▸ **Instructions to follow**
Show every line of the data that includes the word "restarts".

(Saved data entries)
--- src/core/supervisor_consts.vh ---
`ifndef SUPERVISOR_CONSTS_VH
`define SUPERVISOR_CONSTS_VH

// ****************************************
// Timing
// ****************************************
`define CLK_PERIOD_NS      10
`define TICK_PERIOD_NS     1000000
`define TICK_CYCLES        (`TICK_PERIOD_NS / `CLK_PERIOD_NS)
`define RESET_HOLD_MS      500
`define WDOG_TIMEOUT_MS    700
`define STROBE_MIN_NS      500
`define STROBE_MIN_CYCLES  ((`STROBE_MIN_NS + `CLK_PERIOD_NS - 1) / `CLK_PERIOD_NS)
`define DEBOUNCE_TICKS     10

`endif

--- src/core/level_sync.v ---
`timescale 1ns/100ps
`default_nettype none

// ****************************************
// Three-stage synchroniser with agreement
// ****************************************
module level_sync (
    // Clock and reset
    input  wire clk_in,
    input  wire rstn_in,
    // Level
    input  wire async_in,
    output reg  level_out
);
    reg [2:0] sync_q;

    always @(posedge clk_in) begin
        if (!rstn_in) begin
            sync_q    <= 3'h0;
            level_out <= 1'b0;
        end else begin
            sync_q <= {sync_q[1:0], async_in};
            // Change counts only once stages two and three agree
            if (sync_q[1] == sync_q[2]) begin
                level_out <= sync_q[2];
            end
        end
    end
endmodule // level_sync

`default_nettype wire

--- src/core/supervisor_watchdog_reset.v ---
`include "supervisor_consts.vh"
`timescale 1ns/100ps
`default_nettype none

module supervisor_watchdog_reset #(
    parameter TICK_CYCLES    = `TICK_CYCLES,
    parameter RESET_HOLD_MS  = `RESET_HOLD_MS,
    parameter WDOG_TIMEOUT_MS = `WDOG_TIMEOUT_MS,
    parameter STROBE_CYCLES  = `STROBE_MIN_CYCLES,
    parameter DEBOUNCE_TICKS = `DEBOUNCE_TICKS
) (
    // Clock and reset
    input  wire clk_in,
    input  wire rstn_in,
    // Analog comparator levels
    input  wire supply_good_in,
    input  wire strobe_low_level_in,
    input  wire hard_low_in,
    // Shared reset/strobe pin, open drain
    output wire reset_strobe_pin_out,
    output wire reset_strobe_pin_oe_out,
    // Status
    output reg  reset_active_out
);
    // ****************************************
    // States
    // ****************************************
    // One-hot; an illegal code falls back to hold
    localparam [2:0] ST_HOLD  = 3'h1;
    localparam [2:0] ST_WATCH = 3'h2;
    localparam [2:0] ST_PULSE = 3'h4;

    // ****************************************
    // Helpers
    // ****************************************
    // True on the last count of an interval of the given length
    function is_last;
        input [15:0] cnt_val;
        input [31:0] len_val;
        begin
            is_last = ({16'h0000, cnt_val} == (len_val - 32'h00000001));
        end
    endfunction

    // ****************************************
    // Input synchronisers
    // ****************************************
    // Comparator levels come from the analog side, off this clock
    wire supply_good_s;
    wire strobe_s;
    wire hard_low_s;

    level_sync u_sync_supply (
        .clk_in    (clk_in),
        .rstn_in   (rstn_in),
        .async_in  (supply_good_in),
        .level_out (supply_good_s)
    );
    level_sync u_sync_strobe (
        .clk_in    (clk_in),
        .rstn_in   (rstn_in),
        .async_in  (strobe_low_level_in),
        .level_out (strobe_s)
    );
    level_sync u_sync_hard (
        .clk_in    (clk_in),
        .rstn_in   (rstn_in),
        .async_in  (hard_low_in),
        .level_out (hard_low_s)
    );

    // ****************************************
    // Millisecond timebase
    // ****************************************
    // One pulse per millisecond; hold, watchdog and debounce count these, so the first
    // interval after a restart may be up to one tick short
    reg  [31:0] tick_cnt_q;
    reg         tick_q;

    always @(posedge clk_in) begin
        if (!rstn_in) begin
            tick_cnt_q <= 32'h0;
            tick_q     <= 1'b0;
        end else if (tick_cnt_q >= TICK_CYCLES - 1) begin
            tick_cnt_q <= 32'h0;
            tick_q     <= 1'b1;
        end else begin
            tick_cnt_q <= tick_cnt_q + 32'h1;
            tick_q     <= 1'b0;
        end
    end

    // ****************************************
    // Strobe qualification
    // ****************************************
    // Strobe only when dipped to strobe level but not to hard low
    reg  [15:0] strb_cnt_q;
    reg         strobe_seen_q;
    wire        strobe_level = strobe_s && !hard_low_s;

    always @(posedge clk_in) begin
        if (!rstn_in) begin
            strb_cnt_q    <= 16'h0;
            strobe_seen_q <= 1'b0;
        end else begin
            strobe_seen_q <= 1'b0;
            if (!strobe_level) begin
                strb_cnt_q <= 16'h0;
            end else if (strb_cnt_q < STROBE_CYCLES) begin
                strb_cnt_q <= strb_cnt_q + 16'h1;
                // Fires once per dip, on reaching the minimum width
                if (is_last(strb_cnt_q, STROBE_CYCLES)) begin
                    strobe_seen_q <= 1'b1;
                end
            end
        end
    end

    // ****************************************
    // Override debounce
    // ****************************************
    // Our own pull-down also reads as hard low; only count outside it
    // The synchroniser delays the line by four edges, so the mask trails
    // our release by as long; a fast timebase would otherwise take that
    // tail for a press and lock the part in reset
    reg  [3:0]  own_pull_q;
    wire        own_pull = reset_active_out || (|own_pull_q);
    reg  [15:0] deb_cnt_q;
    reg         override_q;

    always @(posedge clk_in) begin
        if (!rstn_in) begin
            own_pull_q <= 4'hF;
        end else begin
            own_pull_q <= {own_pull_q[2:0], reset_active_out};
        end
    end

    always @(posedge clk_in) begin
        if (!rstn_in) begin
            deb_cnt_q  <= 16'h0;
            override_q <= 1'b0;
        end else begin
            override_q <= 1'b0;
            if (!hard_low_s || own_pull) begin
                deb_cnt_q <= 16'h0;
            end else if (tick_q) begin
                if (is_last(deb_cnt_q, DEBOUNCE_TICKS)) begin
                    deb_cnt_q  <= 16'h0;
                    override_q <= 1'b1;
                end else begin
                    deb_cnt_q <= deb_cnt_q + 16'h1;
                end
            end
        end
    end

    // ****************************************
    // Reset sequencer
    // ****************************************
    reg  [2:0]  state_q;
    reg  [15:0] ms_cnt_q;

    always @(posedge clk_in) begin
        if (!rstn_in) begin
            state_q          <= ST_HOLD;
            ms_cnt_q         <= 16'h0;
            reset_active_out <= 1'b1;
        end else if (!supply_good_s) begin
            // Supply loss wins over every state at once
            state_q          <= ST_HOLD;
            ms_cnt_q         <= 16'h0;
            reset_active_out <= 1'b1;
        end else begin
            case (state_q)
                ST_HOLD, ST_PULSE: begin
                    // Strobes are ignored here; the watchdog restarts at release
                    reset_active_out <= 1'b1;
                    if (tick_q) begin
                        if (is_last(ms_cnt_q, RESET_HOLD_MS)) begin
                            // Watchdog restarts from release
                            state_q          <= ST_WATCH;
                            ms_cnt_q         <= 16'h0;
                            reset_active_out <= 1'b0;
                        end else begin
                            ms_cnt_q <= ms_cnt_q + 16'h1;
                        end
                    end
                end
                ST_WATCH: begin
                    reset_active_out <= 1'b0;
                    // Override outranks a strobe so a held button always resets
                    if (override_q) begin
                        state_q          <= ST_PULSE;
                        ms_cnt_q         <= 16'h0;
                        reset_active_out <= 1'b1;
                    end else if (strobe_seen_q) begin
                        ms_cnt_q <= 16'h0;
                    end else if (tick_q) begin
                        if (is_last(ms_cnt_q, WDOG_TIMEOUT_MS)) begin
                            state_q          <= ST_PULSE;
                            ms_cnt_q         <= 16'h0;
                            reset_active_out <= 1'b1;
                        end else begin
                            ms_cnt_q <= ms_cnt_q + 16'h1;
                        end
                    end
                end
                default: begin
                    state_q          <= ST_HOLD;
                    ms_cnt_q         <= 16'h0;
                    reset_active_out <= 1'b1;
                end
            endcase
        end
    end

    // ****************************************
    // Pin drive
    // ****************************************
    // Pin level is always low; enable alone pulls the line
    assign reset_strobe_pin_out    = 1'b0;
    assign reset_strobe_pin_oe_out = reset_active_out;
endmodule // supervisor_watchdog_reset

`default_nettype wire

--- config.mk ---
export PLATFORM = sky130hd
export DESIGN_NAME = supervisor_watchdog_reset
export DESIGN_NICKNAME = d
export VERILOG_FILES = /design/src/core/level_sync.v /design/src/core/supervisor_watchdog_reset.v
export VERILOG_INCLUDE_DIRS = /design/src /design/src/core
export SDC_FILE = /design/constraint.sdc
export NUM_CORES = 1
export LEC_CHECK = 0
export ABC_AREA = 1
export BUFFER_PORTS_ARGS = -buffer_cell sky130_fd_sc_hd__buf_2
export CAP_MARGIN = 20
export CORE_ASPECT_RATIO = 0.6
export CORE_UTILIZATION = 65
export DETAILED_ROUTE_END_ITERATION = 8
export PLACE_DENSITY = 0.86
export SLEW_MARGIN = 20
export SYNTH_ARGS = -nofsm -noshare
export SYNTH_HDL_FRONTEND = slang
export SYNTH_SLANG_ARGS = --single-unit
export TNS_END_PERCENT = 1
--- constraint.sdc ---
create_clock -name clk_in -period 2.73 [get_ports clk_in]
set_input_delay 0.546 -clock clk_in [delete_from_list [all_inputs] [get_ports clk_in]]
set_output_delay 0.546 -clock clk_in [all_outputs]
set_load 0.03 [all_outputs]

▸ **Answer**
                    // Strobes are ignored here; the watchdog restarts at release
                            // Watchdog restarts from release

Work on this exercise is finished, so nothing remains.